I am really interested in this and would love to build it. Is it possible to hook this up with thorium instead of deuterium? How can I simplify this project? Is this fusion reactor hooked up to a capacitor or something of the like that it charges - how is the power harnessed?



JakeV JoshWolff711 months ago

How is the power harnessed?

The most likely way you would harness the power would be to use the heat coming off the reactor to drive a thermal process, probably with water becoming superheated steam to turn a generator turbine.

SobhanB JakeV11 months ago

Can you please explain what's the point? I don't think the efficiency of all this is 100%. So aren't we just using a lot of voltage to produce less voltage?

The points for building this sort of thing have already been described, I believe. If you would like to have a neutron source, then this could be a path to having one. Then, again, for most folk, the point would be merely to have built it and to have seen it working, and to consume extra time and money that you have. The second question you ask rather answers itself, I think.

Is it even theoretically possible to get more energy output than input? I'm not goading, I'm really asking. I would've thought that energy can be transformed into other KINDS of energy (i.e. fossil fuel into electricity) but the amount of energy would be equal at best. Assuming energy is subject to the rules of the game, where/how would energy that did not exist be produced? Where would it come from? I've always thought of energy as 'static' in the sense that x units of energy = x units of energy. The bottom line being you can't make something where there was nothing. Am I waaaay off in ignoramus territory here? I'm not as well read in physics as I should be, so constructive criticism and education is more than welcome.

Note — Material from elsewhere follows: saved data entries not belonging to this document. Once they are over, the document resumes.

===== config.mk =====
export PLATFORM = sky130hd
export DESIGN_NAME = spi_word_loader
export DESIGN_NICKNAME = d
export VERILOG_FILES = /design/src/rtl/spi_loader_pkg.sv /design/src/rtl/spi_loader_fifo.sv /design/src/rtl/spi_word_loader.sv
export SDC_FILE = /design/constraint.sdc
export NUM_CORES = 1
export LEC_CHECK = 0
export ABC_AREA = 0
export CAP_MARGIN = 20
export CORE_MARGIN = 1
export CORE_UTILIZATION = 57
export DETAILED_ROUTE_END_ITERATION = 16
export GPL_TIMING_DRIVEN = 0
export PLACE_DENSITY_LB_ADDON = 0.05
export SYNTH_ARGS = -nofsm -noshare
export SYNTH_HDL_FRONTEND = slang
export SYNTH_SLANG_ARGS = --single-unit
export TNS_END_PERCENT = 20

===== constraint.sdc =====
create_clock -name clk_i -period 5.6 [get_ports clk_i]
set_input_delay 1.12 -clock clk_i [delete_from_list [all_inputs] [get_ports clk_i]]
set_output_delay 1.12 -clock clk_i [all_outputs]
set_load 0.005 [all_outputs]

===== src/rtl/spi_loader_pkg.sv =====
// ---------------------------------------------------------------------------
// spi_loader_pkg
// Shared types and elaboration-time helpers for the SPI word loader.
//   state_t      : receiver state (IDLE between frames, SHIFT inside a frame)
//   beats()      : number of serial beats that make up one word
//   *_legal()    : parameter legality predicates used by the top level
// ---------------------------------------------------------------------------
package spi_loader_pkg;

  typedef enum logic {
    IDLE  = 1'b0,
    SHIFT = 1'b1
  } state_t;

  // Beats per word: each beat moves one bit on every lane.
  function automatic int beats(input int data_width, input int lanes);
    return data_width / lanes;
  endfunction

  function automatic bit lanes_legal(input int lanes);
    return (lanes == 1) || (lanes == 2) || (lanes == 4);
  endfunction

  // Word must be whole bytes (byte addressing) and a whole number of beats.
  function automatic bit width_legal(input int data_width, input int lanes);
    return (data_width > 0) && (data_width % 8 == 0) && (data_width % lanes == 0);
  endfunction

  function automatic bit depth_legal(input int depth);
    return (depth >= 2) && ((depth & (depth - 1)) == 0);
  endfunction

endpackage


===== src/rtl/spi_loader_fifo.sv =====
// ---------------------------------------------------------------------------
// spi_loader_fifo
// Show-ahead synchronous FIFO holding {addr, data} entries for the loader.
//   clk        : clock
//   rst_n      : synchronous reset, active low
//   clear      : synchronous flush (same effect as reset)
//   push       : write push_data this cycle (caller guarantees room, which
//                includes the full-with-simultaneous-pop case)
//   push_data  : entry to write
//   pop        : consumer ready; an entry leaves only when not empty
//   pop_data   : head entry, forced to zero while empty
//   full/empty : occupancy flags
// ---------------------------------------------------------------------------
module spi_loader_fifo #(
  parameter int WIDTH = 48,
  parameter int DEPTH = 4
) (
  input  logic             clk,
  input  logic             rst_n,
  input  logic             clear,
  input  logic             push,
  input  logic [WIDTH-1:0] push_data,
  input  logic             pop,
  output logic [WIDTH-1:0] pop_data,
  output logic             full,
  output logic             empty
);

  localparam int AW = $clog2(DEPTH);

  // Tiny buffer read combinationally so the head is visible the cycle after
  // the write; a registered-read RAM would add a cycle of latency.
  logic [WIDTH-1:0] mem [DEPTH];

  // Pointers carry one extra wrap bit to tell full from empty.
  logic [AW:0] wr_ptr_reg;
  logic [AW:0] rd_ptr_reg;
  logic        do_pop;

  assign empty  = (wr_ptr_reg == rd_ptr_reg);
  assign full   = (wr_ptr_reg[AW] != rd_ptr_reg[AW]) &&
                  (wr_ptr_reg[AW-1:0] == rd_ptr_reg[AW-1:0]);
  assign do_pop = pop && !empty;

  always_ff @(posedge clk) begin
    if (!rst_n || clear) begin
      wr_ptr_reg <= '0;
      rd_ptr_reg <= '0;
    end else begin
      if (push) begin
        wr_ptr_reg <= wr_ptr_reg + (AW+1)'(1);
      end
      if (do_pop) begin
        rd_ptr_reg <= rd_ptr_reg + (AW+1)'(1);
      end
    end
  end

  // Storage is not reset; the empty gate below hides stale contents.
  always_ff @(posedge clk) begin
    if (push) begin
      mem[wr_ptr_reg[AW-1:0]] <= push_data;
    end
  end

  assign pop_data = empty ? '0 : mem[rd_ptr_reg[AW-1:0]];

endmodule


===== src/rtl/spi_word_loader.sv =====
// ---------------------------------------------------------------------------
// spi_word_loader
// Serial word receiver for the boot/instruction loader. Deserialises
// DATA_WIDTH-bit words, MSB first, over LANES data lines while spi_ss_i is
// low, tags each word with an incrementing byte address and offers it on a
// valid/ready port through a small show-ahead FIFO.
//   clk_i        : system clock (serial inputs are synchronous to it)
//   rst_ni       : synchronous reset, active low (priority over clear_i)
//   clear_i      : synchronous clear, same effect as reset
//   spi_ss_i     : frame select, active low
//   spi_d_i      : serial data, lane LANES-1 is the MSB of each beat
//   word_valid_o : head word valid
//   word_ready_i : consumer accepts the head word
//   word_data_o  : head word
//   word_addr_o  : byte address of the head word
//   word_count_o : words accepted into the FIFO
//   busy_o       : frame in progress
//   overflow_o   : sticky, a word was dropped on a full FIFO
//   frag_o       : sticky, frame ended with a partial word
// ---------------------------------------------------------------------------
module spi_word_loader
  import spi_loader_pkg::*;
#(
  parameter int                    DATA_WIDTH = 32,
  parameter int                    LANES      = 1,
  parameter int                    FIFO_DEPTH = 4,
  parameter int                    ADDR_WIDTH = 16,
  parameter logic [ADDR_WIDTH-1:0] BASE_ADDR  = '0
) (
  input  logic                  clk_i,
  input  logic                  rst_ni,
  input  logic                  clear_i,
  input  logic                  spi_ss_i,
  input  logic [LANES-1:0]      spi_d_i,
  output logic                  word_valid_o,
  input  logic                  word_ready_i,
  output logic [DATA_WIDTH-1:0] word_data_o,
  output logic [ADDR_WIDTH-1:0] word_addr_o,
  output logic [ADDR_WIDTH-1:0] word_count_o,
  output logic                  busy_o,
  output logic                  overflow_o,
  output logic                  frag_o
);

  localparam int BEATS = beats(DATA_WIDTH, LANES);
  localparam int BCW   = (BEATS > 1) ? $clog2(BEATS) : 1;
  localparam int BYTES = DATA_WIDTH / 8;
  localparam int EW    = ADDR_WIDTH + DATA_WIDTH;

  generate
    if (!lanes_legal(LANES) || !width_legal(DATA_WIDTH, LANES) ||
        !depth_legal(FIFO_DEPTH)) begin : g_param_error
      $error("spi_word_loader: illegal LANES/DATA_WIDTH/FIFO_DEPTH");
    end
  endgenerate

  state_t                  state_reg;
  logic [DATA_WIDTH-1:0]   shift_reg;
  logic [DATA_WIDTH-1:0]   shift_next;
  logic [BCW-1:0]          beat_cnt_reg;
  logic [ADDR_WIDTH-1:0]   next_addr_reg;
  logic [ADDR_WIDTH-1:0]   word_count_reg;
  logic                    overflow_reg;
  logic                    frag_reg;

  logic                    sample_beat;
  logic                    last_beat;
  logic                    push_req;
  logic                    push_ok;
  logic                    push_drop;
  logic                    fifo_full;
  logic                    fifo_empty;
  logic [EW-1:0]           fifo_head;

  // A beat is taken on every edge with select low, whether the frame is just
  // starting (IDLE) or already running (SHIFT). beat_cnt_reg is always zero
  // in IDLE, so the starting edge naturally becomes beat 0.
  assign sample_beat = !spi_ss_i;
  assign shift_next  = {shift_reg[DATA_WIDTH-LANES-1:0], spi_d_i};
  assign last_beat   = (beat_cnt_reg == BCW'(BEATS - 1));
  assign push_req    = sample_beat && last_beat;

  // A full FIFO still takes the word when the head leaves in the same cycle
  // (full implies valid, so ready alone means a pop happens).
  assign push_ok     = push_req && (!fifo_full || word_ready_i);
  assign push_drop   = push_req && fifo_full && !word_ready_i;

  always_ff @(posedge clk_i) begin
    if (!rst_ni || clear_i) begin
      state_reg      <= IDLE;
      shift_reg      <= '0;
      beat_cnt_reg   <= '0;
      next_addr_reg  <= BASE_ADDR;
      word_count_reg <= '0;
      overflow_reg   <= 1'b0;
      frag_reg       <= 1'b0;
    end else begin
      case (state_reg)
        IDLE: begin
          if (!spi_ss_i) begin
            state_reg <= SHIFT;
          end
        end
        SHIFT: begin
          if (spi_ss_i) begin
            state_reg <= IDLE;
            // Frame ended between word boundaries: partial word is lost.
            if (beat_cnt_reg != '0) begin
              frag_reg <= 1'b1;
            end
          end
        end
      endcase

      if (sample_beat) begin
        shift_reg    <= shift_next;
        beat_cnt_reg <= last_beat ? '0 : beat_cnt_reg + BCW'(1);
      end else begin
        beat_cnt_reg <= '0;
      end

      // Address and count only advance for words that actually entered.
      if (push_ok) begin
        next_addr_reg  <= next_addr_reg + ADDR_WIDTH'(BYTES);
        word_count_reg <= word_count_reg + ADDR_WIDTH'(1);
      end

      if (push_drop) begin
        overflow_reg <= 1'b1;
      end
    end
  end

  spi_loader_fifo #(
    .WIDTH (EW),
    .DEPTH (FIFO_DEPTH)
  ) u_fifo (
    .clk       (clk_i),
    .rst_n     (rst_ni),
    .clear     (clear_i),
    .push      (push_ok),
    .push_data ({next_addr_reg, shift_next}),
    .pop       (word_ready_i),
    .pop_data  (fifo_head),
    .full      (fifo_full),
    .empty     (fifo_empty)
  );

  assign word_valid_o = !fifo_empty;
  assign word_data_o  = fifo_head[DATA_WIDTH-1:0];
  assign word_addr_o  = fifo_head[EW-1:DATA_WIDTH];
  assign word_count_o = word_count_reg;
  assign busy_o       = (state_reg == SHIFT);
  assign overflow_o   = overflow_reg;
  assign frag_o       = frag_reg;

endmodule


==> impl_metrics.tcl <==
set metrics [dict create \
    outcome "finished clean" \
    setup_viol 0 \
    die_h_um 136 \
    port_buffers 70 \
    layout-drive-gt1-share_pct 13.7 \
    vdd_drop_max_mv 0.212 \
    synth.most_common_cell "edfxtp_1" \
    vias 5642 \
    worstSetupPathType "reg2out" \
    holdCritPathClass "reg2reg" \
    gp_routability_congestion 0.812 \
    dr.pass1.iters 5 \
    yosys_warnings 0 \
    fp.dieW_um 136 \
    overflow 0 \
    postCtsSetupRepairBufs 0 \
    ys_types 44 \
    path_buf_inv 3 \
    synthCells 640 \
    drv_slew 0 \
    synth_common_cells "edfxtp_1, dfxtp_1, nor2_1" \
    drtAntennaViolNets 0 \
    ys.flop_type "edfxtp_1" \
    hold_ws_ps 468 \
    fin_crit_sh_pct 74.8 \
    cts_inserted_buffers 25 \
    powerDensity_nw_per_um2 303 \
    fmax_mhz 239 \
    max_stage_delay_ps 490 \
    clkPwrFrac_pct 42.9 \
    synth-seq-area-share_pct 69.4 \
    largest_register_ff_count 184 \
    finalHoldViolations 0 \
    async_reset_ff_share_pct 0 \
    syn_area_per_cell_um2 15.9 \
    root_buffer "clkbuf_16" \
    reg2reg_slack_ps 2500 \
    crit_path_start_kind "register" \
    yosysTopAreaCellShare_pct 54.2 \
    worst_path_dominant_cell_family "buffers and inverters" \
    fin_skew_ps 6.22 \
    comb_power_share_pct 1.0 \
    drc 0 \
    cp.required_ps 4480 \
    coreArea_um2 17400 \
    critPathMostFrequentCell "clkbuf_1" \
    grt_pass1_wl_um 30100 \
    synth_top_area_cell "edfxtp_1" \
    rows 48 \
    ys_ff_latch 261 \
    power_mw 3.64 \
    via_per_inst 5.72 \
    syn_to_final_growth_pct 17.9 \
    cp_max_fo 10 \
    die_area_um2 18400 \
    wire_per_inst_um 19.2 \
    p_int_mw 2.94 \
    fin_tns_setup_ps 0 \
    ys_top_cells_by_area "edfxtp_1, dfxtp_1, mux4_2" \
    grt_setup_unrepaired "false" \
    dpl.hpwl_um 11800 \
    p_seq_share_pct 56.2 \
    cts_sinks 261 \
    n_antenna_cell 0 \
    drt_iter0_drc 397 \
    ff_latch_area_um2 7070 \
    worstSetupEndpointType "output port" \
    io_pins 74 \
    cts_tree "done" \
    grt_max_degree 33 \
    maxCapViolCount 0 \
    cts_hold_buf 0 \
    fin_util_pct 69.2 \
    power.switching_uw 694 \
    grt_usage_pct 21.7 \
    switching_share_pct 19.1 \
    cts_resized 0 \
    clock_latency_ps 520 \
    worst_slew_pin_slew_ps 879 \
    grt_pass1_vias 5737 \
    path_cells "xor2_2 > nor3_1 > clkbuf_1 > clkbuf_1 > nor2b_1 > clkdlybuf4s50_1" \
    antenna_found_initial 0 \
    synth_edf_count 184 \
    final.fill_count 1213 \
    nNetsFinal 758 \
    slew_headroom_pct 40.6 \
    cp.arrival_ps 3070 \
    floorplan.initialDensity_pct 58.7 \
    cts.path.max_buffers 3 \
    syn_area_um2 10200 \
    fin_crit_ps 4190 \
    p_leak_nw 4.06 \
    cpMaxStageDelayCell "dfxtp_1" \
    multi_input_area_um2 2960 \
    wl_um 18900 \
    htreeDepth 1 \
    clk_pin_slew_ps 60 \
]
## power groups by stage
stage / Combinational (mW) / Clock [mW] / Sequential [mW]
final: 0.0357 / 1.56 / 2.04
after floorplan: 0.0222 / 0 / 2.08
after global placement: 0.0350 / 0 / 2.08
after global routing: 0.0383 / 1.66 / 2.04
after CTS: 0.0359 / 1.58 / 2.04
after detailed placement: 0.0357 / 0 / 2.08
## cell type report
cell class | count | area share (%)
buffer | 34 | 1.20
multi-input combinational | 339 | 24.6
clock buffer | 37 | 5.67
timing repair buffer | 74 | 6.50
sequential | 261 | 58.8
clock inverter | 9 | 0.604
tap | 225 | 2.34
inverter | 7 | 0.219
## placed cells by master (no fill, tap or decap), types with 3 or more instances in the layout
cell             Yosys  layout
clkbuf_16            0      25
or4_1                8       8
dfxtp_1             77      77
o21ai_0             12      12
o31ai_1              8       8
mux4_2              46      46
and2_2               0       4
clkbuf_1            19      30
buf_2                7       7
buf_12               0       4
nand3_1             10      10
nor2_1              50      50
and4_1               3       3
nor2b_1             48      48
mux2i_1             32      32
clkinv_2             0       6
nor3_1               3       3
or3_1               12      12
a21oi_1             24      24
nand2_1             19      19
xnor2_1              6       6
buf_1                6       6
inv_1                7       7
edfxtp_1           184     184
clkdlybuf4s50_1      0      70
nand4_1              5       5
ha_1                10      10
xor2_1               5       5
o41ai_1              4       4
## layer usage
| metal | up-vias | wire length (µm) | GRT usage, % |
|---|---|---|---|
| met1 | 2820 | 8560 | 30.6 |
| met3 | 32 | 856 | 3.18 |
| met4 | 0 | 374 | 6.62 |
| li1 | 2648 | - | - |
| met2 | 142 | 9140 | 35.1 |
| met5 | - | 0 | 0 |
## worst paths after layout
check,endpoint,from,cells after the start
setup / recovery,word_data_o[6],u_fifo.wr_ptr_reg[0]$_SDFFE_PP0P_,6
hold / removal,beat_cnt_reg[0]$_SDFF_PP0_,beat_cnt_reg[0]$_SDFF_PP0_,1
setup reg to reg,u_fifo.mem[2][13]$_DFFE_PP_,beat_cnt_reg[0]$_SDFF_PP0_,8
hold reg to reg,beat_cnt_reg[0]$_SDFF_PP0_,beat_cnt_reg[0]$_SDFF_PP0_,1
## through the flow
stage	std cells	setup slack, ps	area (µm²)
floorplan	641	2030	10200
global placement	936	310	11200
detailed placement	940	1480	11300
CTS	986	1340	12000
global route	986	1190	12000
finish	986	1410	12000
## kinds of logic (layout without fill, tap and decap cells)
logic type	Yosys count	count (layout)	share of synthesized area (%)
DFF	261	261	69.4
and+or+nand+nor	176	176	9.29
muxes	78	78	13.3
AOI/OAI and AO/OA	60	60	3.83
buffers and inverters	41	161	1.67
xor gates and xnor gates	13	13	1.27
adders and majority gates	10	10	1.23
other	1	2	0.0368
Note: power is estimated with default switching activity, not from simulation.
==> RTL change 1 (config.mk and constraints unchanged) <==
Change the parameter `ADDR_WIDTH` from 16 to 18.
--- a/src/rtl/spi_word_loader.sv
+++ b/src/rtl/spi_word_loader.sv
@@ -24,7 +24,7 @@
   parameter int                    DATA_WIDTH = 32,
   parameter int                    LANES      = 1,
   parameter int                    FIFO_DEPTH = 4,
-  parameter int                    ADDR_WIDTH = 16,
+  parameter int                    ADDR_WIDTH = 18,
   parameter logic [ADDR_WIDTH-1:0] BASE_ADDR  = '0
 ) (
   input  logic                  clk_i,
Ports: changed (resized word_addr_o and word_count_o); port bits go from 74 to 78. The function was not compared with the original's and may differ.
==> RTL change 1 against the original RTL <==
The run now ends with design-rule violations left; non-clock buffer count rose by 10; sequential power rose by 5%; design area rose by 6.5%; sequential cell count rose by 12; clock power rose by 17%; global-route usage rose by 0.17 points; wire length rose by 8.3%; register-to-register slack got worse by 70 ps; power rose by 9.8%; area after synthesis rose by 5.3%; worst setup slack improved by 46 ps; critical path type unchanged; largest power group unchanged; highest routed layer unchanged.
==> RTL change 1: results (changes against the original RTL) <==
- The run finished, with violations left.
- The checks that failed: design-rule violations.
- The worst slew margin relative to its limit came to 0.4398 (+0.03338).
- The first-pass GRT wire length is 32750 um (+8.7%).
- The total internal power is 3.269 mW (+11%).
- The relative contribution of the clock network to total power came to 0.456 (+0.027).
- The placement-stage cell area is 11890 sq um (+5.6%).
- The multiplexer area fraction after synthesis is 0.1334 (+0.0003054).
- The capturing point of the worst reg2reg path is u_fifo.mem[3][3].
- The final instance area is 12790 sq um (+6.5%).
- The worst hold path cell count was 2 (+1).
- The complex-gate fraction of the synthesized area is 0.03686 (-0.001460).
- The worst-case hold slack was 473.6 ps (+5.505 ps).
- The wire length the detailed router placed on met1 came to 9268 um (+8.3%).
- The post-route clock skew is 10.30 ps (+4.083 ps).
- The xor/xnor cell area share of the yosys netlist is 0.01038 (-0.002269).
- The total wire length was 20510 um (+8.3%).
- The setup slack of the most critical reg-to-reg path is 2430 ps (-70 ps).
- The number of instances in the placed design was 988 (+5.1%).
- The data arrival time of the worst path is 3020 ps (-50 ps).
- The remaining routing DRC violations was 3 (+3).
- The met2 wire length was 10040 um (+9.8%).
- The routability congestion estimate was 0.8196 (+0.97%).
- The unique cell type count in the Yosys netlist is 43 (-2.3%).
- The area share of fa/ha/maj cells after synthesis is 0.01166 (-0.0006175).
- The highest-delay cell along the critical path is sky130_fd_sc_hd__clkbuf_1.
- The mean post-synth cell area is 15.82 sq um (-0.61%).
- The part of the cycle the worst path needs came to 0.7395 (-0.008270).
- The sequential area share after synthesis is 0.6887 (-0.005013).
- The number of buffers created by CTS is 26 (+4.0%).
- The number of input and output port buffers inserted was 75 (+7.1%).
- The startpoint identified for the worst hold timing path is overflow_o.
- The number of enable-type register cells in the synthesized netlist is 192 (+4.3%).
- The worst ir drop on vdd is 0.2457 mV (+16%).
- The post-place setup slack is 1444 ps (-40.64 ps).
- The fraction of final layout cells sized beyond drive strength 1 is 0.1425 (+0.005841).
- The pin count of the biggest net entering global routing is 34 (+3.0%).
- The leakage power figure is 4.352 nW (+7.3%).
- By area the synthesized netlist is led by sky130_fd_sc_hd__edfxtp_1 (54%), sky130_fd_sc_hd__dfxtp_1 (15%), sky130_fd_sc_hd__mux4_2 (10%).
## RTL change 1: layout make-up
| type | instances | area, sq um | area share |
|---|---|---|---|
| inverter | 9 | 33.78 | 0.002642 |
| clock inverter | 7 | 133.9 | 0.01047 |
| clock buffer | 41 | 768.2 | 0.06007 |
| multi-input combinational | 359 | 3136 | 0.2452 |
| buffer | 38 | 185.2 | 0.01448 |
| timing repair buffer | 80 | 858.3 | 0.06712 |
| sequential | 273 | 7387 | 0.5776 |
| tap | 229 | 286.5 | 0.02240 |
## RTL change 1: worst max-delay path: cells and delay by family, from the launching register on
family	cells	cell delay (ps)
buffers and inverters	3	1570
flip-flops	1	360
multiplexers	1	400
AND/OR/NAND/NOR	1	180
## RTL change 1: logic make-up (layout without fill, tap and decap cells)
kind of cell / count (synthesis) / count (layout)
flops: 273 / 273
other cells: 1 / 2
compound gates: 66 / 66
simple gates: 187 / 187
xor+xnor: 11 / 11
mux: 83 / 83
fa+ha+maj: 10 / 10
buf+inv: 47 / 175
==> RTL change 2 (same flow settings) <==
Made on the original files. Register the output `word_count_o` once more, without a reset; this adds one clock of latency there. The other outputs are not delayed to match.
--- a/src/rtl/spi_word_loader.sv
+++ b/src/rtl/spi_word_loader.sv
@@ -149,7 +149,9 @@
   assign word_valid_o = !fifo_empty;
   assign word_data_o  = fifo_head[DATA_WIDTH-1:0];
   assign word_addr_o  = fifo_head[EW-1:DATA_WIDTH];
-  assign word_count_o = word_count_reg;
+  always_ff @(posedge clk_i) begin
+    word_count_o <= word_count_reg;
+  end
   assign busy_o       = (state_reg == SHIFT);
   assign overflow_o   = overflow_reg;
   assign frag_o       = frag_reg;
Check against the original RTL: same outputs for any inputs over 10 cycles, from zero or initial values; that may be too few to reach the edited logic, so the function may still have changed.
==> RTL change 2 against the original RTL <==
Via count up 3.3%; worst setup slack worse by 140 ps; power up 11%; area after synthesis up 3.2%; wire length up 6.2%; critical path depth unchanged; sequential cell count up 16; design area up 4.0%; highest routed layer unchanged; count of clock-buffer cells in the layout up 1.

Theoretically possible, but practically very difficult. Its been nearly a hundred years of well funded research and they have only just managed to do an experiment with more energy out than put in. http://www.bbc.co.uk/news/science-environment-2442... and this very far from producing a self sustaining reaction, which may take another 50 years of research.

Power generation is not the aim of this project. You would need a much more involved set up to even try.

Just to add to that answer, there is a good change we will see some fusion reactors in controlled (ie "non-commercial") settings producing a reasonable amount of power output in the next two decades. In fact, many tokamak designs already produce sustained reactions of several seconds... which may not sound like much but is long enough to use iterative techniques to squash bugs and design a long term use reactor, and long enough to have positive power out.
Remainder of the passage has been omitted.